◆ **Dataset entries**
[src/rtl/shift_deser_obuf.sv]
// Single-entry output register with valid/ready handshake; flags a load it cannot take.
module shift_deser_obuf
  import shift_pkg::*;
#(
  parameter int WIDTH = WIDTH_DEF
) (
  input  logic             clk,
  input  logic             reset,
  input  logic             load,
  input  logic [WIDTH-1:0] load_data,
  input  logic [CNT_W-1:0] load_count,
  input  logic             ready,
  output logic             valid,
  output logic [WIDTH-1:0] data,
  output logic [CNT_W-1:0] count,
  output logic             drop
);
  logic [0:0]       r_state;
  logic [WIDTH-1:0] r_data;
  logic [CNT_W-1:0] r_count;
  logic             w_hs;
  logic             w_take;

  // A load is accepted when empty or when the held word leaves on this same edge.
  assign w_hs   = (r_state == ST_FULL) && ready;
  assign w_take = load && ((r_state == ST_IDLE) || w_hs);
  assign drop   = load && !w_take;

  always_ff @(posedge clk) begin
    if (reset) begin
      r_state <= ST_IDLE;
      r_data  <= '0;
      r_count <= '0;
    end else if (w_take) begin
      r_state <= ST_FULL;
      r_data  <= load_data;
      r_count <= load_count;
    end else if (w_hs) begin
      r_state <= ST_IDLE;
    end
  end

  assign valid = (r_state == ST_FULL);
  assign data  = r_data;
  assign count = r_count;
endmodule
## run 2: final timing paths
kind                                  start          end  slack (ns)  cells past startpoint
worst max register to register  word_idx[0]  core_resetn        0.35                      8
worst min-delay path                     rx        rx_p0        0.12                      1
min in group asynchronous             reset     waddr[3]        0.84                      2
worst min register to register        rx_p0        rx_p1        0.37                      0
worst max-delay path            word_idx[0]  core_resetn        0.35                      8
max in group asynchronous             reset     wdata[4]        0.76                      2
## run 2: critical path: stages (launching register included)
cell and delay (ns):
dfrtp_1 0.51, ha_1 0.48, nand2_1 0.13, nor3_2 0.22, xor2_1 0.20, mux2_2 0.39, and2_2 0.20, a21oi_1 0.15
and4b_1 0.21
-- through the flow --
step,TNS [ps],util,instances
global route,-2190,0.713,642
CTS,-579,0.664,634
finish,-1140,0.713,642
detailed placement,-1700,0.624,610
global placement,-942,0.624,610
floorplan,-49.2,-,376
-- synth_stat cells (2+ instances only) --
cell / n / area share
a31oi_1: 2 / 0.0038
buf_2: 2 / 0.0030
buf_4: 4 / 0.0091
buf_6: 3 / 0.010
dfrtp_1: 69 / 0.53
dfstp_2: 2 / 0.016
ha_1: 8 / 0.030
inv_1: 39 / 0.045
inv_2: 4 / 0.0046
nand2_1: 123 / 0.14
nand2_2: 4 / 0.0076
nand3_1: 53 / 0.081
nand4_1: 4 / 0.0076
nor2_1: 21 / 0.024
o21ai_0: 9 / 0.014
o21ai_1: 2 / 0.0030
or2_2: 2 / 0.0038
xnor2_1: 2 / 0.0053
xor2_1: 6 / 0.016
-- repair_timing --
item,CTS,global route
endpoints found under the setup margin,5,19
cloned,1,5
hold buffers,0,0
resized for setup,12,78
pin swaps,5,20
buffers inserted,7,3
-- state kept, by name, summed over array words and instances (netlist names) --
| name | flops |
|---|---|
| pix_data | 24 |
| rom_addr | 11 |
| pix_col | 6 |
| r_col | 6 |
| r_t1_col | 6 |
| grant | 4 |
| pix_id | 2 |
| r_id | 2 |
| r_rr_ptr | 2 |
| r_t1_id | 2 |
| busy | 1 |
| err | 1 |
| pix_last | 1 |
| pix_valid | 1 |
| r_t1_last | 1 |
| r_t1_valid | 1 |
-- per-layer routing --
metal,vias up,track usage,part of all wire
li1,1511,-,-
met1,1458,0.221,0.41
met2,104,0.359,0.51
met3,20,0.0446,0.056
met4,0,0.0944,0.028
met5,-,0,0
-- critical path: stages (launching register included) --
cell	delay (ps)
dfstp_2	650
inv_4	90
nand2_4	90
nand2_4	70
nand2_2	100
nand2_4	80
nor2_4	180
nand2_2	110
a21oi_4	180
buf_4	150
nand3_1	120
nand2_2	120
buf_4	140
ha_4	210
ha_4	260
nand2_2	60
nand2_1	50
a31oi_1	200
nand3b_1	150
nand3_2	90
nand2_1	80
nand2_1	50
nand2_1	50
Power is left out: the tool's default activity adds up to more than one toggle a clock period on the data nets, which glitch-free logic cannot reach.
File: config.mk
export PLATFORM = sky130hd
export DESIGN_NAME = or_hit_monitor
export DESIGN_NICKNAME = d
export VERILOG_FILES = /design/src/rtl/or_hit_monitor.sv
export SDC_FILE = /design/constraint.sdc
export NUM_CORES = 1
export LEC_CHECK = 0
export CORE_AREA = 2 2 68 70
export DETAILED_ROUTE_END_ITERATION = 8
export DIE_AREA = 0 0 70 72
export GPL_TIMING_DRIVEN = 0
export PLACE_DENSITY = 0.82
export SLEW_MARGIN = 40
export SYNTH_ARGS = -nofsm -noshare
export SYNTH_HDL_FRONTEND = slang
export SYNTH_SLANG_ARGS = --single-unit
File: constraint.sdc
create_clock -name clk -period 1.3 [get_ports clk]
set_input_delay 0.195 -clock clk [delete_from_list [all_inputs] [get_ports clk]]
set_output_delay 0.195 -clock clk [all_outputs]
set_load 0.05 [all_outputs]
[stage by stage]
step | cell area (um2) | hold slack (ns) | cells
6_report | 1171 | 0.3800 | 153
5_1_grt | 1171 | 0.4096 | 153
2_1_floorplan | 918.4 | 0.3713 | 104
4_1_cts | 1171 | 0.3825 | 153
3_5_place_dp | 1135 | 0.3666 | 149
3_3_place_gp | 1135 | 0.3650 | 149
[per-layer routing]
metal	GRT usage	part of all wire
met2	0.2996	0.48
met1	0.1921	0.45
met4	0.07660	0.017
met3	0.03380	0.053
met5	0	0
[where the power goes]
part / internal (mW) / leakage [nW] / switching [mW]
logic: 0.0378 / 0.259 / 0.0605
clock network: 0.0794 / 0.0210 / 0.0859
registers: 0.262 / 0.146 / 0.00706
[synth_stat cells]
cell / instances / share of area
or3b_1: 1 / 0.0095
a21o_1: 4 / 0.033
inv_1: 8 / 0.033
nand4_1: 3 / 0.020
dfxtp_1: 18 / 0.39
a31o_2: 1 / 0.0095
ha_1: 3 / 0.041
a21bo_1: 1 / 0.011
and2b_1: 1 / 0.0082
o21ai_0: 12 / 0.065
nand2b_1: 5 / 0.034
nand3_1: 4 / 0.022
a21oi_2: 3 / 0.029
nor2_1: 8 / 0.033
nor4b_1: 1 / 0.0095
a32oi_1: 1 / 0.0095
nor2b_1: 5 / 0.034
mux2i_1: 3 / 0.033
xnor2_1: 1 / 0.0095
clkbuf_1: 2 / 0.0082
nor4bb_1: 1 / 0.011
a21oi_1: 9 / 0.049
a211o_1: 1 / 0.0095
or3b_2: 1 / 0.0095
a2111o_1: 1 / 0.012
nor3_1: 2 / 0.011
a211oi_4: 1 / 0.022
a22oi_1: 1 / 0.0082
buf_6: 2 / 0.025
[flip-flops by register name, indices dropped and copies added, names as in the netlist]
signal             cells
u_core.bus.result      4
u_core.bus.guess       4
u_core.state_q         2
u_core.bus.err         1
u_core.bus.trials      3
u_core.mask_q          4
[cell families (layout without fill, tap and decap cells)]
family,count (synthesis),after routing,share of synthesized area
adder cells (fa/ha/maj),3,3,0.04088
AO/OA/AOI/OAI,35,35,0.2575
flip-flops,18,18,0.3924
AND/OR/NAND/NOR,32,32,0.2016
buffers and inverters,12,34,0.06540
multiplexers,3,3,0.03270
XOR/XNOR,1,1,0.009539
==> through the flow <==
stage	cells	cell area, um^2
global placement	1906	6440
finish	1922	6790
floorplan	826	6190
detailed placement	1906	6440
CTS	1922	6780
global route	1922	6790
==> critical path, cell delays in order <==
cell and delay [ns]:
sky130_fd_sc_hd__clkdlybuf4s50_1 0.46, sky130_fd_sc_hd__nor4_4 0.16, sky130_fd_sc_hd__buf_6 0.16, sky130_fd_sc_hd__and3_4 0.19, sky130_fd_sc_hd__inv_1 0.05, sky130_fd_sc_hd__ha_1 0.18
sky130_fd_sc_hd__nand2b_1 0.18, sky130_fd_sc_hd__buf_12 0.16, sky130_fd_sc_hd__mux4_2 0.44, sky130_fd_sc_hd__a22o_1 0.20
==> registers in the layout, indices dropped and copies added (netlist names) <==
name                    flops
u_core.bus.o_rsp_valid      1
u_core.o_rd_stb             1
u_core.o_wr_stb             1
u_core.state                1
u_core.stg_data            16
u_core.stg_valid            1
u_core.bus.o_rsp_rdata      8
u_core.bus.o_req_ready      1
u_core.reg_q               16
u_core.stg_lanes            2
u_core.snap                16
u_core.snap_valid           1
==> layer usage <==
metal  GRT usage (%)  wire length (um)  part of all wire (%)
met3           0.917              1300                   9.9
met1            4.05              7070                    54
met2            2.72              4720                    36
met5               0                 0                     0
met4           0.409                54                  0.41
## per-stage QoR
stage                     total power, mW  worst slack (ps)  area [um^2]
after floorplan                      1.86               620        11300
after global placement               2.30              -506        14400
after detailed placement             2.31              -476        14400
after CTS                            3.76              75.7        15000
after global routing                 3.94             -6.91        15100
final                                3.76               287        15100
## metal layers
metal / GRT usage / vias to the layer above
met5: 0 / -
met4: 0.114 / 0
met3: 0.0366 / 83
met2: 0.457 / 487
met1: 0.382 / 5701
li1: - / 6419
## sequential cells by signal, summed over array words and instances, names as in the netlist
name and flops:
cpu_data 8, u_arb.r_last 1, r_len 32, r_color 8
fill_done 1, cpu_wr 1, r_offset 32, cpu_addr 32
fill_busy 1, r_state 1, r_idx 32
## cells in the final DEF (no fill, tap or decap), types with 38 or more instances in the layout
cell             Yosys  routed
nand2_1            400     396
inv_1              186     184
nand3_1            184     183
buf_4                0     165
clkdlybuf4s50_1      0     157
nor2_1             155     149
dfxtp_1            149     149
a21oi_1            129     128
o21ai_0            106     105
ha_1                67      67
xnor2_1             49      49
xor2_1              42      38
===== src/rtl/fetch_sequencer_pkg.sv =====
// fetch_sequencer_pkg
//   Shared definitions for the fetch sequencer: the data width, the opcode map,
//   the FSM state encoding and the immediate-flag bit position.
package fetch_sequencer_pkg;

  localparam int DATA_W  = 8;
  localparam int IMM_BIT = 7;

  localparam logic [DATA_W-1:0] OP_NOP  = 8'h00;
  localparam logic [DATA_W-1:0] OP_HALT = 8'h01;
  localparam logic [DATA_W-1:0] OP_LIA  = 8'h80;
  localparam logic [DATA_W-1:0] OP_LIB  = 8'h81;
  localparam logic [DATA_W-1:0] OP_JMP  = 8'h82;
  localparam logic [DATA_W-1:0] OP_JZ   = 8'h83;
  localparam logic [DATA_W-1:0] OP_JC   = 8'h84;
  localparam logic [DATA_W-1:0] HALT_OP = OP_HALT;

  typedef enum logic [1:0] {
    ST_FETCH = 2'd0,
    ST_IMM   = 2'd1,
    ST_HALT  = 2'd2
  } state_e;

  // An opcode with the top bit set is followed by a one-byte immediate.
  function automatic logic has_immediate(input logic [DATA_W-1:0] op);
    return op[IMM_BIT];
  endfunction

endpackage
### config.mk
export PLATFORM = sky130hd
export DESIGN_NAME = accel_run_ctrl
export DESIGN_NICKNAME = d
export VERILOG_FILES = /design/src/rtl/accel_run_ctrl.sv
export SDC_FILE = /design/constraint.sdc
export NUM_CORES = 1
export LEC_CHECK = 0
export CAP_MARGIN = 10
export CORE_AREA = 2 2 158 160
export CTS_BUF_LIST = sky130_fd_sc_hd__clkbuf_8
export CTS_CLUSTER_DIAMETER = 40
export CTS_CLUSTER_SIZE = 24
export DETAILED_ROUTE_END_ITERATION = 12
export DIE_AREA = 0 0 160 162
export PLACE_DENSITY_LB_ADDON = 0.15
export SETUP_SLACK_MARGIN = 0.05
export SYNTH_ARGS = -nofsm -noshare
export SYNTH_HDL_FRONTEND = slang
export SYNTH_SLANG_ARGS = --single-unit
### constraint.sdc
create_clock -name clk -period 5.9 [get_ports clk]
set_input_delay 1.18 -clock clk [delete_from_list [all_inputs] [get_ports clk]]
set_output_delay 1.18 -clock clk [all_outputs]
set_load 0.05 [all_outputs]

◆ **Exercise prompt**
Give back precisely the lines above that start at the line containing "## run 2: final timing paths" and end at the line containing "buffers inserted,7,3", inclusive. No other lines belong in the output.

◆ **Task solution**
## run 2: final timing paths
kind                                  start          end  slack (ns)  cells past startpoint
worst max register to register  word_idx[0]  core_resetn        0.35                      8
worst min-delay path                     rx        rx_p0        0.12                      1
min in group asynchronous             reset     waddr[3]        0.84                      2
worst min register to register        rx_p0        rx_p1        0.37                      0
worst max-delay path            word_idx[0]  core_resetn        0.35                      8
max in group asynchronous             reset     wdata[4]        0.76                      2
## run 2: critical path: stages (launching register included)
cell and delay (ns):
dfrtp_1 0.51, ha_1 0.48, nand2_1 0.13, nor3_2 0.22, xor2_1 0.20, mux2_2 0.39, and2_2 0.20, a21oi_1 0.15
and4b_1 0.21
-- through the flow --
step,TNS [ps],util,instances
global route,-2190,0.713,642
CTS,-579,0.664,634
finish,-1140,0.713,642
detailed placement,-1700,0.624,610
global placement,-942,0.624,610
floorplan,-49.2,-,376
-- synth_stat cells (2+ instances only) --
cell / n / area share
a31oi_1: 2 / 0.0038
buf_2: 2 / 0.0030
buf_4: 4 / 0.0091
buf_6: 3 / 0.010
dfrtp_1: 69 / 0.53
dfstp_2: 2 / 0.016
ha_1: 8 / 0.030
inv_1: 39 / 0.045
inv_2: 4 / 0.0046
nand2_1: 123 / 0.14
nand2_2: 4 / 0.0076
nand3_1: 53 / 0.081
nand4_1: 4 / 0.0076
nor2_1: 21 / 0.024
o21ai_0: 9 / 0.014
o21ai_1: 2 / 0.0030
or2_2: 2 / 0.0038
xnor2_1: 2 / 0.0053
xor2_1: 6 / 0.016
-- repair_timing --
item,CTS,global route
endpoints found under the setup margin,5,19
cloned,1,5
hold buffers,0,0
resized for setup,12,78
pin swaps,5,20
buffers inserted,7,3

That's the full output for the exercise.